▶ _WORK INSTRUCTIONS_: Across the whole listing, filter for the string "master" and copy every line that has it.

▶ _SOURCE RECORDS_:
BEGIN

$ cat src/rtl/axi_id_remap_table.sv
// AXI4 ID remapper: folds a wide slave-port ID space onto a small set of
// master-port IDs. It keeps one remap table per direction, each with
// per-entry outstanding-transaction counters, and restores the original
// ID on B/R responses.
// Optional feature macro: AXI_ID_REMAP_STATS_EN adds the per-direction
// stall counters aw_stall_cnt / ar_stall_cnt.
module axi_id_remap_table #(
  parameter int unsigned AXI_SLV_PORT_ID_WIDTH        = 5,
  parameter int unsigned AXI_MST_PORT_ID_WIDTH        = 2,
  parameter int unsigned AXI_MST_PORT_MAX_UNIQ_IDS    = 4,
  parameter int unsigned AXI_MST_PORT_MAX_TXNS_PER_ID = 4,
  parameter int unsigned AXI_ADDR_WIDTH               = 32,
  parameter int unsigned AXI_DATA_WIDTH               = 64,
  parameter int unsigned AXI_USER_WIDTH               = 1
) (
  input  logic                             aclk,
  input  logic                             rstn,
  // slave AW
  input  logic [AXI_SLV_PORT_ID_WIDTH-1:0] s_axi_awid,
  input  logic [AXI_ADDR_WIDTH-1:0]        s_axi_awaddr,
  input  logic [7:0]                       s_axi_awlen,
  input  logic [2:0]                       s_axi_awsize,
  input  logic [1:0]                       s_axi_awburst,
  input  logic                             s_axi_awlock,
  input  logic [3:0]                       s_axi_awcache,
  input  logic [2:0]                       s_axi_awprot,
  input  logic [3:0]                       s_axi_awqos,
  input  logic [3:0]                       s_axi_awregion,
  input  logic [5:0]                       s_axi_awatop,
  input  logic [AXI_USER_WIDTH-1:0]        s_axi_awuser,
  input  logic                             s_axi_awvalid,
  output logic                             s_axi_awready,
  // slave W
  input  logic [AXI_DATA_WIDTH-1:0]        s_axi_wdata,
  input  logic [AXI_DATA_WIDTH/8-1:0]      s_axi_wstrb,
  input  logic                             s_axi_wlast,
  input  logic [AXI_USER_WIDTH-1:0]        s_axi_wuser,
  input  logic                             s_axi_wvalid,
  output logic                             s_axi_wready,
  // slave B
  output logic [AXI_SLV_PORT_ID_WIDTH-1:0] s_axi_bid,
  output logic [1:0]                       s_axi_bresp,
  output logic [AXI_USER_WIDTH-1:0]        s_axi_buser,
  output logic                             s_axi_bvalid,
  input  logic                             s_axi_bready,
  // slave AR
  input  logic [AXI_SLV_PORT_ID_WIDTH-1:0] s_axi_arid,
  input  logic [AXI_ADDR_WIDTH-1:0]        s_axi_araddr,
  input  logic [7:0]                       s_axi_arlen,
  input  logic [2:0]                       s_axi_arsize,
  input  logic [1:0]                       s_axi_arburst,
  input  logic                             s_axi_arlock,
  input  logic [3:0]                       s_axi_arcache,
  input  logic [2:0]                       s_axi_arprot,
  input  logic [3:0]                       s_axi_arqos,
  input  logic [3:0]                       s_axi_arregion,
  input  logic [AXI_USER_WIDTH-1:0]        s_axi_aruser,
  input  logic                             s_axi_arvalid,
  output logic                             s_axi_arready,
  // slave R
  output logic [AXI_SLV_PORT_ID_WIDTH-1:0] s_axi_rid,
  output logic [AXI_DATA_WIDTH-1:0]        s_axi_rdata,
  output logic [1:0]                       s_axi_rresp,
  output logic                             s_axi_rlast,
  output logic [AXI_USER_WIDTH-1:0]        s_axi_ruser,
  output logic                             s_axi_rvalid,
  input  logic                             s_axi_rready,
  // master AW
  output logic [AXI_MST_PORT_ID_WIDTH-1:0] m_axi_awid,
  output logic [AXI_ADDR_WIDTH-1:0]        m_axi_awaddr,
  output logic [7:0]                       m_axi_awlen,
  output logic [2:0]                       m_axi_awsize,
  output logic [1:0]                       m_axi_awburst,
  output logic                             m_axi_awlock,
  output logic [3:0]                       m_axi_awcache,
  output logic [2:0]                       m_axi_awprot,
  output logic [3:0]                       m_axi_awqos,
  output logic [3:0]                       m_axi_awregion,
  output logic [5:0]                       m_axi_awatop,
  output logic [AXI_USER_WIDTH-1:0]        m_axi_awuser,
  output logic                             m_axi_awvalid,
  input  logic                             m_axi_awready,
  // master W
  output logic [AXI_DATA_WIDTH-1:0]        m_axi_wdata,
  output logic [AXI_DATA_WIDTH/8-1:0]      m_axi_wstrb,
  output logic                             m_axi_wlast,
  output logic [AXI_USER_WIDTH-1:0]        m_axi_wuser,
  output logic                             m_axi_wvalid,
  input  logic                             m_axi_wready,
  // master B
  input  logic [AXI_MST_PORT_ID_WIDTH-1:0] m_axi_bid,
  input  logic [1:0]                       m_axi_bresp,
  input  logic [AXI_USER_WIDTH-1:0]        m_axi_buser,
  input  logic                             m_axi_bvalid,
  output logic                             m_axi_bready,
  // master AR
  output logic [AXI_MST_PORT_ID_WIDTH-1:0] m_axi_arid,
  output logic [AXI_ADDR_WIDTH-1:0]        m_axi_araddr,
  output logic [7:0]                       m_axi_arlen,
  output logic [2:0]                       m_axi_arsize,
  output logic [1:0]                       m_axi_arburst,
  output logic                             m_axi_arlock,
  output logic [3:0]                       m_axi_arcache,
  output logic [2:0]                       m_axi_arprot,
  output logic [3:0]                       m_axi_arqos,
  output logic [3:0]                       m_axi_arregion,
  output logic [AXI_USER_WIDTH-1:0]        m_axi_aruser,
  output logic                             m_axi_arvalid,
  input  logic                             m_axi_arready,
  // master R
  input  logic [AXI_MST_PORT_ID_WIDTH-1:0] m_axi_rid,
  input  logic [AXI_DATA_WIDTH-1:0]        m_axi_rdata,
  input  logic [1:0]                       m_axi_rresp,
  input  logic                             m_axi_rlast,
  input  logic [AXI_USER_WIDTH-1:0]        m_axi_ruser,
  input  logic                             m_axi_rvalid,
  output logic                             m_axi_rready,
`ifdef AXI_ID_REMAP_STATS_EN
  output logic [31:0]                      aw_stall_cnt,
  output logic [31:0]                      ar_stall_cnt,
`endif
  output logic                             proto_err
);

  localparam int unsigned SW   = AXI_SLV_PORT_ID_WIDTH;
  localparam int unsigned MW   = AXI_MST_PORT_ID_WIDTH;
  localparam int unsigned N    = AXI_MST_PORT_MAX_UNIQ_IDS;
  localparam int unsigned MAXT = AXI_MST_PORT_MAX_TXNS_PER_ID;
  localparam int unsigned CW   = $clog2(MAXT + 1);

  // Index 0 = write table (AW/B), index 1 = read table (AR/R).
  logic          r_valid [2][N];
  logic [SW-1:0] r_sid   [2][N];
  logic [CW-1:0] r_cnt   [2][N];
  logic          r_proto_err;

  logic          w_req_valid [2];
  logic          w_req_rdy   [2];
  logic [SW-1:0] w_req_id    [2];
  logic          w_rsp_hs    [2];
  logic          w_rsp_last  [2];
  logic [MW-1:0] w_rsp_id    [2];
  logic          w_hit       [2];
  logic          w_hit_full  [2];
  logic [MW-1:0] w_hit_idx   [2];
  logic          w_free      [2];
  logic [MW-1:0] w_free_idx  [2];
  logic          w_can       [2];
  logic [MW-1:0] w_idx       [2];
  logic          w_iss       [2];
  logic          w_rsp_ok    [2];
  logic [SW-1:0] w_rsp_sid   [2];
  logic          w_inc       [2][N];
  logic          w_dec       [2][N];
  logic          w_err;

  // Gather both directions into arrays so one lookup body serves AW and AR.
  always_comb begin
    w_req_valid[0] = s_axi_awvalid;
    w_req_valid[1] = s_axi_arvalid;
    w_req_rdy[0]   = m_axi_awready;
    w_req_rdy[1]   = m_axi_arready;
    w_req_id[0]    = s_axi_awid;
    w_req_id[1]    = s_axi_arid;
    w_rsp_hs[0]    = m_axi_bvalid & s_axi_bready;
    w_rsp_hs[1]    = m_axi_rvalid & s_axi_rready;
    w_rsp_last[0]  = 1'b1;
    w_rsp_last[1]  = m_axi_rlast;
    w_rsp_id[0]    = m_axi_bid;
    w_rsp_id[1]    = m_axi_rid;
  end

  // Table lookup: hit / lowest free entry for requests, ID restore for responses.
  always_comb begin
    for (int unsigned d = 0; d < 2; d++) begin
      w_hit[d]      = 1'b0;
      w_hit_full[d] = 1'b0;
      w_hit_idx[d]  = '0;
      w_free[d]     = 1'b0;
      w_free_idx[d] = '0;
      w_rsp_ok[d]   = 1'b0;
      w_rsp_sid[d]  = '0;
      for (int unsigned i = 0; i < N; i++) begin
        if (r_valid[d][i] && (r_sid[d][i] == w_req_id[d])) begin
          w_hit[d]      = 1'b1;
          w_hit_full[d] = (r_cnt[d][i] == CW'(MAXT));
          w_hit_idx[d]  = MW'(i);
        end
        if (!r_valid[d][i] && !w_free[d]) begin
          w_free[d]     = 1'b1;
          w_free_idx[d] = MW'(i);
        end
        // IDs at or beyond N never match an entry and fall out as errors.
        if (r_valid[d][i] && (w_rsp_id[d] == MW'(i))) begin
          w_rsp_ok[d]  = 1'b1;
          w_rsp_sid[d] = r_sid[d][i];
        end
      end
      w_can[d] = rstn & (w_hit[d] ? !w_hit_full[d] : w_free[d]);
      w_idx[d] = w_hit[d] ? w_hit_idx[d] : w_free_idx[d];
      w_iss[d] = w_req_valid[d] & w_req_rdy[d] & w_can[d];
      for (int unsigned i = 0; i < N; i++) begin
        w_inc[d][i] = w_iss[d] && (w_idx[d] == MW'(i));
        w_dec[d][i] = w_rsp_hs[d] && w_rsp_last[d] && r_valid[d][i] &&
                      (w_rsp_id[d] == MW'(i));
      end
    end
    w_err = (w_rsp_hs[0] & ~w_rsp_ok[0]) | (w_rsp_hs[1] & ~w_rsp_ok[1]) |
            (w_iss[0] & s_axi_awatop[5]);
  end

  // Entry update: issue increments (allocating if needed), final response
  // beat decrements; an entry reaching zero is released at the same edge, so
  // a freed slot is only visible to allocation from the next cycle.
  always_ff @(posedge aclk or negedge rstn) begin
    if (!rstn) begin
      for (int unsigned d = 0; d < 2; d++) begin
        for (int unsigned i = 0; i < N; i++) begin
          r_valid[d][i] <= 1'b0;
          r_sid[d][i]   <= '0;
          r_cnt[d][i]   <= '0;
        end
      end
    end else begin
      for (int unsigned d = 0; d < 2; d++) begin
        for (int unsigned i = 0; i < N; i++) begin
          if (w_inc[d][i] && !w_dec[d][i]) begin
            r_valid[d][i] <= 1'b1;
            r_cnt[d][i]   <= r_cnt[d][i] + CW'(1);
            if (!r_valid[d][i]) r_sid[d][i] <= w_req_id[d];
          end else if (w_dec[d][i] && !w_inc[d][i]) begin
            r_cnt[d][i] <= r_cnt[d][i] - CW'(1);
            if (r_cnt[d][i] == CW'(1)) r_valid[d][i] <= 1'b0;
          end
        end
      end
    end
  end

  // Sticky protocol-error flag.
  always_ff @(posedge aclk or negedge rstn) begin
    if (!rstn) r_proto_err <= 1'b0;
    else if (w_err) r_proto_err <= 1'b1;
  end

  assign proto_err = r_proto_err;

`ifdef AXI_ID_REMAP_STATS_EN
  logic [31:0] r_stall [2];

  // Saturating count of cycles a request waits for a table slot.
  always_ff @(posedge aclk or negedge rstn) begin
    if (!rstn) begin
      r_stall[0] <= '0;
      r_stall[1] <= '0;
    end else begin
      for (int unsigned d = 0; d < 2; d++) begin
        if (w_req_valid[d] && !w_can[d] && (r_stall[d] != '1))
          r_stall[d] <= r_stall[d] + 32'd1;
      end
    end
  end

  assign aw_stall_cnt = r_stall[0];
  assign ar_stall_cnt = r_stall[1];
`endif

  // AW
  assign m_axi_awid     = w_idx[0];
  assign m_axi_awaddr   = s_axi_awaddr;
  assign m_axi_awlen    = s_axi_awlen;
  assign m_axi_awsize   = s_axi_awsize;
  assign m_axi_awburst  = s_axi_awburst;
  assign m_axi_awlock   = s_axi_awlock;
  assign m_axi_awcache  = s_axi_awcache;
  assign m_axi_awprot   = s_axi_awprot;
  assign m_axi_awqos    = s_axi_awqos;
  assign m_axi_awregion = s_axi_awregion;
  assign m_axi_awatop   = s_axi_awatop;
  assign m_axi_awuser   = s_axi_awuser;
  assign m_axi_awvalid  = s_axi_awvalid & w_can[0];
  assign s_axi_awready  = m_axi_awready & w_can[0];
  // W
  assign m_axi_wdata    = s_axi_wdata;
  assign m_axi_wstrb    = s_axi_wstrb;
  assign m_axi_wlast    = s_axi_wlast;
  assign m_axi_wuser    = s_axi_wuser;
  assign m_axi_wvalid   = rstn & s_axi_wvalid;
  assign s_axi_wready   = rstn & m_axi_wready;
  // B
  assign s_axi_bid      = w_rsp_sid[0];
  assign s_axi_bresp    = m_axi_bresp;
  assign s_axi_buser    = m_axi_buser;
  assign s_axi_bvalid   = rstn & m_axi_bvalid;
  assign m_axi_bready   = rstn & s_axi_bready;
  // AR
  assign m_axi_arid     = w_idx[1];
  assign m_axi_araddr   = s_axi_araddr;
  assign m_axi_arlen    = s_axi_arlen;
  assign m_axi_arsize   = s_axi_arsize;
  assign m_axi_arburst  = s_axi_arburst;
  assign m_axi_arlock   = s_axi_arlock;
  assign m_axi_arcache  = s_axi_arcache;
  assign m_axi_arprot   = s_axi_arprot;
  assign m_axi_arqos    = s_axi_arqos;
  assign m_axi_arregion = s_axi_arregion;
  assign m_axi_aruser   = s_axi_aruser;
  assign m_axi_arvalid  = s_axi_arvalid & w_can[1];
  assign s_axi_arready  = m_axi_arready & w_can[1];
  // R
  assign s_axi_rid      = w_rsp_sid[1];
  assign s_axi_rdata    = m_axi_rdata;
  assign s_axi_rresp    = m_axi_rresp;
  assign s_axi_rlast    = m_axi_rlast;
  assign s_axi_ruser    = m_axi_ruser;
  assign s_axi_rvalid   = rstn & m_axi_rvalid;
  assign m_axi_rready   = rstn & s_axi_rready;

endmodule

END

▶ _YOUR RESPONSE_:
// master-port IDs. It keeps one remap table per direction, each with
  // master AW
  // master W
  // master B
  // master AR
  // master R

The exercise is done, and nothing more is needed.